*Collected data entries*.

+===+

==> inputs of trial 31 <==
==> flow/design.v <==
module cordic_phase_shifter #(parameter DEPTH = 1, LOG2_PHASE_SCALE = 1)(
input clk,
input rst_n,
input signed [8:0] x_in,
input signed [8:0] y_in,
input signed [31:0] p,
output reg signed [8:0] x_out,
output reg signed [8:0] y_out,
output reg signed [31:0] phase_final
);
wire signed [31:0] atan_table [0:30];
   assign atan_table[0]  = 32'b00100000000000000000000000000000; 
   assign atan_table[1]  = 32'b00010010111001000000010100011101; 
   assign atan_table[2]  = 32'b00001001111110110011100001011011; 
   assign atan_table[3]  = 32'b00000101000100010001000111010100; 
   assign atan_table[4]  = 32'b00000010100010110000110101000011;
   assign atan_table[5]  = 32'b00000001010001011101011111100001;
   assign atan_table[6]  = 32'b00000000101000101111011000011110;
   assign atan_table[7]  = 32'b00000000010100010111110001010101;
   assign atan_table[8]  = 32'b00000000001010001011111001010011;
   assign atan_table[9]  = 32'b00000000000101000101111100101110;
   assign atan_table[10] = 32'b00000000000010100010111110011000;
   assign atan_table[11] = 32'b00000000000001010001011111001100;
   assign atan_table[12] = 32'b00000000000000101000101111100110;
   assign atan_table[13] = 32'b00000000000000010100010111110011;
   assign atan_table[14] = 32'b00000000000000001010001011111001;
   assign atan_table[15] = 32'b00000000000000000101000101111101;
   assign atan_table[16] = 32'b00000000000000000010100010111110;
   assign atan_table[17] = 32'b00000000000000000001010001011111;
   assign atan_table[18] = 32'b00000000000000000000101000101111;
   assign atan_table[19] = 32'b00000000000000000000010100011000;
   assign atan_table[20] = 32'b00000000000000000000001010001100;
   assign atan_table[21] = 32'b00000000000000000000000101000110;
   assign atan_table[22] = 32'b00000000000000000000000010100011;
   assign atan_table[23] = 32'b00000000000000000000000001010001;
   assign atan_table[24] = 32'b00000000000000000000000000101000;
   assign atan_table[25] = 32'b00000000000000000000000000010100;
   assign atan_table[26] = 32'b00000000000000000000000000001010;
   assign atan_table[27] = 32'b00000000000000000000000000000101;
   assign atan_table[28] = 32'b00000000000000000000000000000010;
   assign atan_table[29] = 32'b00000000000000000000000000000001;
   assign atan_table[30] = 32'b00000000000000000000000000000000;
reg signed [8:0] next_x_out, next_y_out;
reg signed [31:0] next_phase_final;
wire signed [31:0] atan_val;
always @(posedge clk) begin
    if (!rst_n) begin
        x_out <= x_in;
        y_out <= y_in;
        phase_final <= p;
    end 
    else begin
        x_out <= next_x_out;
        y_out <= next_y_out;
        phase_final <= next_phase_final;
    end
end
localparam [8:0] DEPTH_CASTED = DEPTH[8:0];
assign atan_val = atan_table[DEPTH_CASTED] >>> LOG2_PHASE_SCALE;
always @* begin
    next_x_out = x_in + (y_in >>> DEPTH_CASTED);
    next_y_out = y_in - (x_in >>> DEPTH_CASTED);
    next_phase_final = p + atan_val;
    if (p[31] == 1'b0) begin
        next_x_out = x_in - (y_in >>> DEPTH_CASTED);
        next_y_out = y_in + (x_in >>> DEPTH_CASTED);
        next_phase_final = p - atan_val;
    end
end
endmodule
==> flow/design.v (excerpt) <==
module comp_mult_top #(
parameter NO_MULT   = 4     ,  
parameter APB_BADDR = 0     ,  
parameter SYS_AW    = 16    ,  
parameter REG_DW    = 16       
)(
input                    clk         ,  
input                    rst_n       ,  
input      [ SYS_AW-1:0] apb_paddr   ,  
input                    apb_psel    ,  
input                    apb_penable ,  
input                    apb_pwrite  ,  
input      [REG_DW -1:0] apb_pwdata  ,  
output                   apb_pready  ,  
output reg [REG_DW -1:0] apb_prdata  ,  
output reg               apb_pslverr ,  
output reg               mem_ce      ,  
output reg               mem_we      ,  
output reg [SYS_AW -1:0] mem_addr    ,  
output reg [     8 -1:0] mem_wr_data ,  
input      [     8 -1:0] mem_rd_data    
);
Size in the first run: about 2500 cells after synthesis, ~180 flip-flops, about 89 I/O pins.
Settings: LEC_CHECK=0, ABC_AREA=0, CAP_MARGIN=30, CELL_PAD_IN_SITES_DETAIL_PLACEMENT=1, CORE_MARGIN=7, CORE_UTILIZATION=56, CTS_CLUSTER_DIAMETER=279, CTS_CLUSTER_SIZE=95, GPL_ROUTABILITY_DRIVEN=1, GPL_TIMING_DRIVEN=1, HOLD_SLACK_MARGIN=0.1, MAX_ROUTING_LAYER=met5, PLACE_DENSITY_LB_ADDON=0.17, SLEW_MARGIN=40; clock period 9.98 ns.
run.sh (not shown) runs the stock make flow with config.mk's settings and CLKGATE_MAP_FILE=.
Edit:
Settings changed: ABC_AREA 0 to unset, CAP_MARGIN 30 to 20, CELL_PAD_IN_SITES_DETAIL_PLACEMENT 1 to unset, CORE_MARGIN 7 to 2, CORE_UTILIZATION 56 to 29, CTS_CLUSTER_DIAMETER 279 to unset, CTS_CLUSTER_SIZE 95 to unset, GPL_ROUTABILITY_DRIVEN 1 to unset, GPL_TIMING_DRIVEN 1 to unset, HOLD_SLACK_MARGIN 0.1 to unset, MAX_ROUTING_LAYER met5 to unset, PLACE_DENSITY_LB_ADDON 0.17 to unset, SLEW_MARGIN 40 to 20.
Clock period 9.98 ns to 11.3 ns, I/O delays scaled along.
Design area rose by about 2.4%.
Wire length went down by about 25%.
First-iteration DRC count goes down by 18%.
==> flow/design.v (excerpt) <==
module ascon
(
    input  logic         clock,            
    input  logic         reset_n,          
    input  logic         i_sys_enable,     
    input  logic         i_start,          
    input  logic         i_data_valid,     
    input  logic [ 63:0] i_data,           
    input  logic [127:0] i_key,            
    input  logic [127:0] i_nonce,          
    output logic [ 63:0] o_cipher,         
    output logic [127:0] o_tag,            
    output logic         o_valid_cipher,   
    output logic         o_done,           
    output logic         o_ready           
);
export LEC_CHECK = 0
export CAP_MARGIN = 20
export CORE_MARGIN = 2
export CORE_UTILIZATION = 70
export CTS_CLUSTER_DIAMETER = 359
export CTS_CLUSTER_SIZE = 13
export SETUP_SLACK_MARGIN = 0.4
export SLEW_MARGIN = 20
create_clock -name core_clock -period 4.2 [get_ports {clock}]
run.sh (not shown) runs the stock make flow with config.mk's settings and CLKGATE_MAP_FILE=.
Next try:
ABC_AREA = 1   (was default)
CTS_CLUSTER_DIAMETER = 400   (was 359)
CTS_CLUSTER_SIZE = 15   (was 13)
SETUP_SLACK_MARGIN = default   (was 0.4)
clock period = 3.45 ns   (was 4.2 ns; I/O delays follow)
Result: With this change the flow never finished: it broke off in global routing; synthesized cell count went up by 56%; synthesized area went down by 2.4%; die area went down by 2.4%.
Next try:
ABC_AREA = default   (was 1)
CORE_UTILIZATION = 65   (was 70)
CTS_CLUSTER_DIAMETER = default   (was 400)
CTS_CLUSTER_SIZE = default   (was 15)
clock period = 9.82 ns   (was 3.45 ns; I/O delays follow)
The new run produced a clean layout.
Synthesized cell count decreases by a quarter to a third.
Area after synthesis goes up by a few percent.
Die size went up by roughly a tenth.
Next try:
CORE_UTILIZATION = 72   (was 65)
CTS_CLUSTER_SIZE = 51   (was default)
MAX_ROUTING_LAYER = met4   (was default)
SETUP_SLACK_MARGIN = 1.25   (was default)
clock period = 4.3 ns   (was 9.82 ns; I/O delays follow)
This time the run aborted during clock tree synthesis, error DPL-0038.
Die size came out lower by 9.6%.
Synthesized cell count does not change.
Area after synthesis stays the same.

* * *

fjord:
Starting RTL as in the previous note.
// ascon
module ascon
(
    input  logic         clock,            
    input  logic         reset_n,          
    input  logic         i_sys_enable,     
    input  logic         i_start,          
    input  logic         i_data_valid,     
    input  logic [ 63:0] i_data,           
    input  logic [127:0] i_key,            
    input  logic [127:0] i_nonce,          
    output logic [ 63:0] o_cipher,         
    output logic [127:0] o_tag,            
    output logic         o_valid_cipher,   
    output logic         o_done,           
    output logic         o_ready           
);
Settings: LEC_CHECK=0, CAP_MARGIN=20, CELL_PAD_IN_SITES_DETAIL_PLACEMENT=0, CELL_PAD_IN_SITES_GLOBAL_PLACEMENT=0, CORE_ASPECT_RATIO=0.8, CORE_MARGIN=2, CORE_UTILIZATION=72, CTS_CLUSTER_DIAMETER=344, CTS_CLUSTER_SIZE=20, GPL_TIMING_DRIVEN=1, HOLD_SLACK_MARGIN=0.2, MAX_ROUTING_LAYER=met4, PLACE_DENSITY_LB_ADDON=0.01, SETUP_SLACK_MARGIN=1.39, SLEW_MARGIN=20, TNS_END_PERCENT=5; clock period 4.81 ns.
For onyx, these inputs were changed with respect to fjord:
Settings: a deleted CELL_PAD_IN_SITES_DETAIL_PLACEMENT that had been 0; a deleted PLACE_DENSITY_LB_ADDON that had been 0.01; a deleted CORE_ASPECT_RATIO that had been 0.8; a deleted TNS_END_PERCENT that had been 5; a deleted CELL_PAD_IN_SITES_GLOBAL_PLACEMENT that had been 0; a deleted CTS_CLUSTER_DIAMETER that had been 344; a deleted GPL_TIMING_DRIVEN that had been 1; a deleted HOLD_SLACK_MARGIN that had been 0.2; a change of SETUP_SLACK_MARGIN from 1.39 to -0.25; a deleted CTS_CLUSTER_SIZE that had been 20; a change of the clock period (ns, I/O delays scaled along) from 4.81 to 3.25.
==> results <==
onyx failed in 5_1_grt with GRT-0232.
Reported for fjord and onyx, count of port buffers added during placement turned out identical to the last digit.
The total of hold buffers inserted after clock tree synthesis reported for onyx is greater than that of fjord by 1.
onyx: buffers inserted during post-CTS setup optimization lower than fjord
Width of the die of onyx falls short of that of fjord by more than 10%.
Compared with fjord, onyx shows core utilization at floorplan lower by 0.37 points.
Re number of levels the H-tree was split into: onyx is 1 up on fjord.
fjord and onyx ended up with nearly the same netlist area before placement.
There was hardly any difference in area of the die between fjord and onyx.
Delta (onyx minus fjord): number of core rows rose by 11; maximum clock insertion buffer count stayed essentially flat.
==> flow/design.v (excerpt) <==
module axi_s_to_fifos #(
    parameter integer FIFO_DEPTH = 32,
    parameter integer C_DATA_WIDTH = 32
)(
    input  logic                     clk,
    input  logic                     nrst,
    input  logic [31:0]  awaddr,
    input  logic [3:0]               awprot,
    input  logic                     awvalid,
    output logic                     awready,
    input  logic [C_DATA_WIDTH-1:0]  wdata,
    input  logic [C_DATA_WIDTH/8-1:0] wstrb,
    input  logic                     wvalid,
    output logic                     wready,
    output logic [1:0]               bresp,
    output logic                     bvalid,
    input  logic                     bready,
    input  logic [31:0]  araddr,
    input  logic [3:0]               arprot,
    input  logic                     arvalid,
    output logic                     arready,
    output logic [C_DATA_WIDTH-1:0]  rdata,
    output logic [1:0]               rresp,
    output logic                     rvalid,
    input  logic                     rready,
    input logic [C_DATA_WIDTH-1:0]  fifo_wdata,
    output logic                    fifo_full,
    output logic                    fifo_almost_full,
    input logic                     fifo_wena,
    output logic [C_DATA_WIDTH-1:0] fifo_rdata,
    output logic                    fifo_empty,
    output logic                    fifo_almost_empty,
  ...
Size in the first run: ~13000 cells after synthesis, roughly 2200 flip-flops, about 230 I/O pins, about 100000 um2 of cells after synthesis.
Settings: LEC_CHECK=0, ABC_AREA=1, CAP_MARGIN=20, CORE_ASPECT_RATIO=1.33, CORE_MARGIN=2, CORE_UTILIZATION=53, CTS_CLUSTER_SIZE=25, SLEW_MARGIN=20; clock period 8.0 ns.
run.sh (not shown) runs the stock make flow with config.mk's settings and CLKGATE_MAP_FILE=.
Edit:
--- a/flow/config.mk
+++ b/flow/config.mk
@@ -8 +7,0 @@
-export ABC_AREA = 1
@@ -10 +8,0 @@
-export CORE_ASPECT_RATIO = 1.33
@@ -12,2 +10 @@
-export CORE_UTILIZATION = 53
-export CTS_CLUSTER_SIZE = 25
+export CORE_UTILIZATION = 45
==> flow/constraint.sdc (replaced) <==
create_clock -name core_clock -period 3.46 [get_ports {clk}]
set_input_delay 0.6920 -clock core_clock [delete_from_list [all_inputs] [get_ports {clk}]]
set_output_delay 0.6920 -clock core_clock [all_outputs]
set_load 0.01 [all_outputs]
Effect:
- This time the run completed, yet does not pass: negative setup slack
- final cell count drops by 28%
- utilization drops by 4.1 points
- total power rises by 120%
- area after synthesis fell by 2.7%
- cell area increases by 6.8%
- global-route usage is lower by 2.4 points
- register-to-register slack degrades by 3.7 ns
- flip-flop count does not change
- die area goes up by 14%
- worst hold slack degrades by 0.056 ns
- sequential power increases by 120%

+===+

From the data above, reproduce word for word the lines running from the line with "assign atan_table[10] = 32'b00000000000010100010111110011000;" to the line with "assign atan_table[27] = 32'b00000000000000000000000000000101;", ends included.

   assign atan_table[10] = 32'b00000000000010100010111110011000;
   assign atan_table[11] = 32'b00000000000001010001011111001100;
   assign atan_table[12] = 32'b00000000000000101000101111100110;
   assign atan_table[13] = 32'b00000000000000010100010111110011;
   assign atan_table[14] = 32'b00000000000000001010001011111001;
   assign atan_table[15] = 32'b00000000000000000101000101111101;
   assign atan_table[16] = 32'b00000000000000000010100010111110;
   assign atan_table[17] = 32'b00000000000000000001010001011111;
   assign atan_table[18] = 32'b00000000000000000000101000101111;
   assign atan_table[19] = 32'b00000000000000000000010100011000;
   assign atan_table[20] = 32'b00000000000000000000001010001100;
   assign atan_table[21] = 32'b00000000000000000000000101000110;
   assign atan_table[22] = 32'b00000000000000000000000010100011;
   assign atan_table[23] = 32'b00000000000000000000000001010001;
   assign atan_table[24] = 32'b00000000000000000000000000101000;
   assign atan_table[25] = 32'b00000000000000000000000000010100;
   assign atan_table[26] = 32'b00000000000000000000000000001010;
   assign atan_table[27] = 32'b00000000000000000000000000000101;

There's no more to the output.